◆ **TASK**: When you reach the line containing "ant_nets = 0", stop after it; until then, copy each line of the listing exactly, starting with the first.

◆ **INFORMATION GIVEN**:
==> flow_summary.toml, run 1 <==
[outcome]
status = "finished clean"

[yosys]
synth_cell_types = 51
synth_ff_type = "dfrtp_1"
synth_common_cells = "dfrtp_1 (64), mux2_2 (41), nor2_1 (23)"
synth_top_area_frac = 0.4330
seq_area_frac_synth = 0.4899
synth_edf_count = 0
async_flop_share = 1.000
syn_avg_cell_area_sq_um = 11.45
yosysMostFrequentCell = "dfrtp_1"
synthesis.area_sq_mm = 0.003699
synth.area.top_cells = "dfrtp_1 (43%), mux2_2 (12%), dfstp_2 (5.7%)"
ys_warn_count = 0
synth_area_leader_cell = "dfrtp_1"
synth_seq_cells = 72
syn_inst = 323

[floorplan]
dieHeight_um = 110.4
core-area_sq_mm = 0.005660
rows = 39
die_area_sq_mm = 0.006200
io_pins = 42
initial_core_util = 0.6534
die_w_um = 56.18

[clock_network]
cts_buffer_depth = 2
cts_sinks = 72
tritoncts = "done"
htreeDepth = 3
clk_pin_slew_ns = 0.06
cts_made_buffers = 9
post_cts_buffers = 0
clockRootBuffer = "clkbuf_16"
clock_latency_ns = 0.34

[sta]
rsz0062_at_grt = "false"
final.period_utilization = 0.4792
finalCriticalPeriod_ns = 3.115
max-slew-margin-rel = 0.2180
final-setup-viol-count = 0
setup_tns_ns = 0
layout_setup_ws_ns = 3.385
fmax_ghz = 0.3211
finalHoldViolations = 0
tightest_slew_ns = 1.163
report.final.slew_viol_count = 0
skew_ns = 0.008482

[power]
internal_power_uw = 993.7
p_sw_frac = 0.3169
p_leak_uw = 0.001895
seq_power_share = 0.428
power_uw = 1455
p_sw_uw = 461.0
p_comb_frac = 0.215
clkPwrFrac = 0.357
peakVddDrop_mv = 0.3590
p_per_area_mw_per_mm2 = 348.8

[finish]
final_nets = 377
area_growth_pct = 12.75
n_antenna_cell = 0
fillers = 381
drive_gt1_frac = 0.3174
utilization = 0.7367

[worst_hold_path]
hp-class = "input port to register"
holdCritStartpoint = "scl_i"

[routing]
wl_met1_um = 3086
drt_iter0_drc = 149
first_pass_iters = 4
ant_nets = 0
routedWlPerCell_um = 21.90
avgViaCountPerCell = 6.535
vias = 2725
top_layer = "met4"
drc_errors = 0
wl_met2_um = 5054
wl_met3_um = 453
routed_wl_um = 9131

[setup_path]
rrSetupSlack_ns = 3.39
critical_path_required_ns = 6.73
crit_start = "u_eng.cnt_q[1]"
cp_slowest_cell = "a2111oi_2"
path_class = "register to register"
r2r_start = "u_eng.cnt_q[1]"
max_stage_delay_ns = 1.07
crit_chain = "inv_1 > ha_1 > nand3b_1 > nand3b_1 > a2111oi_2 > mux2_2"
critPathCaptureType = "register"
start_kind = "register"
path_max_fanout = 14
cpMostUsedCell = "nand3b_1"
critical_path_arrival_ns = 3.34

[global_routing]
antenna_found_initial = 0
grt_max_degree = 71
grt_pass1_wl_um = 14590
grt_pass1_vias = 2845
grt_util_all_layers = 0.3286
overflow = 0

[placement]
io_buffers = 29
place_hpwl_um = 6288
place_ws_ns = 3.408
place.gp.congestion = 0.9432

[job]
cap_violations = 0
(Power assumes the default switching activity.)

◆ **RESPONSE BELOW**:
==> flow_summary.toml, run 1 <==
[outcome]
status = "finished clean"

[yosys]
synth_cell_types = 51
synth_ff_type = "dfrtp_1"
synth_common_cells = "dfrtp_1 (64), mux2_2 (41), nor2_1 (23)"
synth_top_area_frac = 0.4330
seq_area_frac_synth = 0.4899
synth_edf_count = 0
async_flop_share = 1.000
syn_avg_cell_area_sq_um = 11.45
yosysMostFrequentCell = "dfrtp_1"
synthesis.area_sq_mm = 0.003699
synth.area.top_cells = "dfrtp_1 (43%), mux2_2 (12%), dfstp_2 (5.7%)"
ys_warn_count = 0
synth_area_leader_cell = "dfrtp_1"
synth_seq_cells = 72
syn_inst = 323

[floorplan]
dieHeight_um = 110.4
core-area_sq_mm = 0.005660
rows = 39
die_area_sq_mm = 0.006200
io_pins = 42
initial_core_util = 0.6534
die_w_um = 56.18

[clock_network]
cts_buffer_depth = 2
cts_sinks = 72
tritoncts = "done"
htreeDepth = 3
clk_pin_slew_ns = 0.06
cts_made_buffers = 9
post_cts_buffers = 0
clockRootBuffer = "clkbuf_16"
clock_latency_ns = 0.34

[sta]
rsz0062_at_grt = "false"
final.period_utilization = 0.4792
finalCriticalPeriod_ns = 3.115
max-slew-margin-rel = 0.2180
final-setup-viol-count = 0
setup_tns_ns = 0
layout_setup_ws_ns = 3.385
fmax_ghz = 0.3211
finalHoldViolations = 0
tightest_slew_ns = 1.163
report.final.slew_viol_count = 0
skew_ns = 0.008482

[power]
internal_power_uw = 993.7
p_sw_frac = 0.3169
p_leak_uw = 0.001895
seq_power_share = 0.428
power_uw = 1455
p_sw_uw = 461.0
p_comb_frac = 0.215
clkPwrFrac = 0.357
peakVddDrop_mv = 0.3590
p_per_area_mw_per_mm2 = 348.8

[finish]
final_nets = 377
area_growth_pct = 12.75
n_antenna_cell = 0
fillers = 381
drive_gt1_frac = 0.3174
utilization = 0.7367

[worst_hold_path]
hp-class = "input port to register"
holdCritStartpoint = "scl_i"

[routing]
wl_met1_um = 3086
drt_iter0_drc = 149
first_pass_iters = 4
ant_nets = 0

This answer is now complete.